Xeriscape...By Any Other Name

"What's in a name? that which we call a rose
By any other name would smell as sweet."
--Romeo and Juliet

And so Juliet contemplated the power of nomenclature from her balcony, while Romeo eavesdropped from below. I wonder if Shakespeare would have had something poetic to say about the name "xeriscape". Would it be less maligned if this form of landscape design were to go "by any other name"? Mention xeriscape to most people outside the gardening world and visions of gravel yards dance in their heads. Add a few prickly pear and a wagon wheel for Southwestern authenticity, and they are certain that's the best "zeroscape" has to offer.

In reality, xeriscape refers to the implementation of seven smart design and maintenance principles to create attractive, water-thrifty, and low-maintenance landscapes. Xeriscapes are colorful year around, beneficial to wildlife, and give a sense of their natural surroundings and regional identity.

Xeriscape has such a negative connotation for some people that other user-friendly landscaping terms are popping up to replace it, such as sustainable, water-wise, natural landscaping, earth-friendly, or smartscaping. Regardless of label, the seven principles are worth understanding and implementing. In the arid Southwest, the water conservation aspects are particularly important, although there are other advantages as well. Mulching reduces soil erosion, maintains soil moisture, thus conserving water, and inhibits weed germination, which in turn reduces herbicide use. Reduced chemical use reduces groundwater pollution. That's a lot of bang for your mulching buck.

If starting from scratch, the seven principles listed below provide an excellent framework to guide you during initial design and plant selection through to long-term maintenance. However, converting to a xeriscape mindset doesn't mean you have to rip up an existing landscape and begin anew. Rather, consider how to make small changes gradually that will add up to a larger impact over time.
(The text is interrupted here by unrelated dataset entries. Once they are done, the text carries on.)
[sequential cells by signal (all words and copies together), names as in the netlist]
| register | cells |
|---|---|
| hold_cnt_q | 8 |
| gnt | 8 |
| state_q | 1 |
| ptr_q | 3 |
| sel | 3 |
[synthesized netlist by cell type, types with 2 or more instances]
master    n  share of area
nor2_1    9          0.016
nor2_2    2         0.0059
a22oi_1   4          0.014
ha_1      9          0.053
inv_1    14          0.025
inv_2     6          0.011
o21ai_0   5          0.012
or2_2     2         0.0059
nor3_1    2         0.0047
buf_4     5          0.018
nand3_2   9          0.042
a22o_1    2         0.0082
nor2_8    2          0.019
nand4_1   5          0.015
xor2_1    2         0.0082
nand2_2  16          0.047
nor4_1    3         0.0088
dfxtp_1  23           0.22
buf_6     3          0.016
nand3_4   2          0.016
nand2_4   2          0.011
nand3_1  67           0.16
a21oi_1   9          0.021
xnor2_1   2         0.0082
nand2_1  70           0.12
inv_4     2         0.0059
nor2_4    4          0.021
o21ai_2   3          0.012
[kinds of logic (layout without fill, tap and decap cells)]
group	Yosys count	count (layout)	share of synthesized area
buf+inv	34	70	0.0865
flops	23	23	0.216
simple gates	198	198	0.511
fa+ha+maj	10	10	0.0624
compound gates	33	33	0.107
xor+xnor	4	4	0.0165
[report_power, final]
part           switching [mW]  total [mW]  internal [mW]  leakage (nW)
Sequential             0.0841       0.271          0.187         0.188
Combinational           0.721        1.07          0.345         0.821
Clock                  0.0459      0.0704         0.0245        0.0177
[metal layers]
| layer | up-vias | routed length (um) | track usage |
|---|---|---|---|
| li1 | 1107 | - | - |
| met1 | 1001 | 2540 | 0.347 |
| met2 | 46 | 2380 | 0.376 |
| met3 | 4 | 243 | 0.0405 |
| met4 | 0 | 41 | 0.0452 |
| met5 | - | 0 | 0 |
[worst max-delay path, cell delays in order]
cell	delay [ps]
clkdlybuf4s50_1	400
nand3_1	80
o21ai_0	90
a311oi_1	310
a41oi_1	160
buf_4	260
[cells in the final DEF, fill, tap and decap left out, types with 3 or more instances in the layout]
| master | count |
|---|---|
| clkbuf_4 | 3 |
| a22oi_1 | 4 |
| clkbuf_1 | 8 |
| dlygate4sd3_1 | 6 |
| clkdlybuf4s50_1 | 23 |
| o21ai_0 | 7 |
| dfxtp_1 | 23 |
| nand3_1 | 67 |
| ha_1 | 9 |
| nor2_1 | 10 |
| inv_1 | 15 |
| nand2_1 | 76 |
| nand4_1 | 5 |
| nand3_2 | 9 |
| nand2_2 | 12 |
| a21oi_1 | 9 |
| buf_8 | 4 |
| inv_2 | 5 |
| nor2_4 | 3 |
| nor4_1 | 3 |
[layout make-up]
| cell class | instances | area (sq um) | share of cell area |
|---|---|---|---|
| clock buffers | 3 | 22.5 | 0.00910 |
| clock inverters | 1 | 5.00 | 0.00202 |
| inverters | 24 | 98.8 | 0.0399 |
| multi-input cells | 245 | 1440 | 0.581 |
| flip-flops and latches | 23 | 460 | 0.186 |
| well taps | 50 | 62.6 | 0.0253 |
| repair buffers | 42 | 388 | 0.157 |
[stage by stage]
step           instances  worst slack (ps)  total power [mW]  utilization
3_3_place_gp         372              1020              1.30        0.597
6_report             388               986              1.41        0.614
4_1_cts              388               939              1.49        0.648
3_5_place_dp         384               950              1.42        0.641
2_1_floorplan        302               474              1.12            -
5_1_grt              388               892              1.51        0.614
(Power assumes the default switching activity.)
==> src/rtl/lce_req_arb.sv <==
// Two-input LCE request arbiter: per-input FIFOs feeding one CCE-bound output,
// round-robin by default or D$-fixed priority when BP_LCE_REQ_ARB_FIXED_PRIO_EN is defined.
module lce_req_arb #(
    parameter int req_width_p = 128,
    parameter int fifo_els_p  = 2
) (
    input  logic                        clk_i,
    input  logic                        reset_i,
    input  logic [1:0][req_width_p-1:0] lce_req_i,
    input  logic [1:0]                  lce_req_v_i,
    output logic [1:0]                  lce_req_ready_o,
    output logic [req_width_p-1:0]      lce_req_o,
    output logic                        lce_req_src_o,
    output logic                        lce_req_v_o,
    input  logic                        lce_req_ready_i
);

    localparam int PW = $clog2(fifo_els_p);
    localparam int CW = PW + 1;
    localparam logic [CW-1:0] FULL_CNT = CW'(fifo_els_p);

    typedef enum logic {ST_IDLE, ST_LOCKED} state_t;

    logic [req_width_p-1:0] r_mem [2][fifo_els_p];
    logic [1:0][PW-1:0]     r_rptr;
    logic [1:0][PW-1:0]     r_wptr;
    logic [1:0][CW-1:0]     r_cnt;
    logic [1:0][CW-1:0]     w_cnt_nxt;
    logic [1:0]             r_ready;
    logic [1:0]             w_enq;
    logic [1:0]             w_deq;
    logic [1:0]             w_nonempty;
    state_t                 r_state;
    logic                   r_lock_gnt;
    logic                   w_grant;
    logic                   w_prio;
    logic                   w_hs;

    // Ready comes straight from a register so a source may wait on it before raising valid.
    assign lce_req_ready_o = r_ready;
    assign w_enq           = lce_req_v_i & r_ready;
    assign w_nonempty[0]   = (r_cnt[0] != '0);
    assign w_nonempty[1]   = (r_cnt[1] != '0);

    assign lce_req_v_o   = |w_nonempty;
    assign w_hs          = lce_req_v_o & lce_req_ready_i;
    assign lce_req_src_o = w_grant;
    assign lce_req_o     = r_mem[w_grant][r_rptr[w_grant]];

`ifdef BP_LCE_REQ_ARB_FIXED_PRIO_EN
    assign w_prio = 1'b1;
`else
    logic r_prio;

    always_ff @(posedge clk_i or posedge reset_i) begin
        if (reset_i)
            r_prio <= 1'b0;
        else if (w_hs)
            r_prio <= ~w_grant;
    end

    assign w_prio = r_prio;
`endif

    // With nothing buffered the grant parks on input 0 so src reads 0 when idle.
    always_comb begin
        w_grant = 1'b0;
        if (r_state == ST_LOCKED)
            w_grant = r_lock_gnt;
        else if (w_nonempty[w_prio])
            w_grant = w_prio;
        else if (w_nonempty[~w_prio])
            w_grant = ~w_prio;
    end

    always_comb begin
        w_deq     = '0;
        w_cnt_nxt = r_cnt;
        for (int n = 0; n < 2; n++) begin
            w_deq[n]     = w_hs & (w_grant == 1'(n));
            w_cnt_nxt[n] = r_cnt[n] + CW'(w_enq[n]) - CW'(w_deq[n]);
        end
    end

    always_ff @(posedge clk_i or posedge reset_i) begin
        if (reset_i) begin
            r_rptr  <= '0;
            r_wptr  <= '0;
            r_cnt   <= '0;
            r_ready <= '0;
        end else begin
            for (int n = 0; n < 2; n++) begin
                if (w_enq[n])
                    r_wptr[n] <= r_wptr[n] + 1'b1;
                if (w_deq[n])
                    r_rptr[n] <= r_rptr[n] + 1'b1;
                r_cnt[n]   <= w_cnt_nxt[n];
                r_ready[n] <= (w_cnt_nxt[n] != FULL_CNT);
            end
        end
    end

    always_ff @(posedge clk_i) begin
        for (int n = 0; n < 2; n++)
            if (w_enq[n])
                r_mem[n][r_wptr[n]] <= lce_req_i[n];
    end

    // A presented-but-stalled packet locks the grant so the output holds steady.
    always_ff @(posedge clk_i or posedge reset_i) begin
        if (reset_i) begin
            r_state    <= ST_IDLE;
            r_lock_gnt <= 1'b0;
        end else begin
            case (r_state)
                ST_IDLE: begin
                    if (lce_req_v_o & ~lce_req_ready_i) begin
                        r_state    <= ST_LOCKED;
                        r_lock_gnt <= w_grant;
                    end
                end
                ST_LOCKED: begin
                    if (w_hs)
                        r_state <= ST_IDLE;
                end
                default: r_state <= ST_IDLE;
            endcase
        end
    end

endmodule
Typically, that impact will put more dollars in your pocket (less money spent on utility bills or replacing inappropriate plants that died) and reduce your time spent on maintenance chores.

Xeriscaping's 7 Principles
1. Start with planning and design.
2. Decide on appropriate use for and size of turf area, if any.
3. Choose well-adapted, water-thrifty plants for appropriate sites.
4. Understand how to irrigate efficiently and design the irrigation
5. Determine which, if any, soil amendments are needed.
6. Use mulch.
7. Prune, fertilize, water, and maintain as needed.

In upcoming reports, I'll cover each of the seven principles in detail. And I'd love to hear how xeriscape (sustainable, water-wise, earth-friendly, or whatever you name it) principles work in your yard!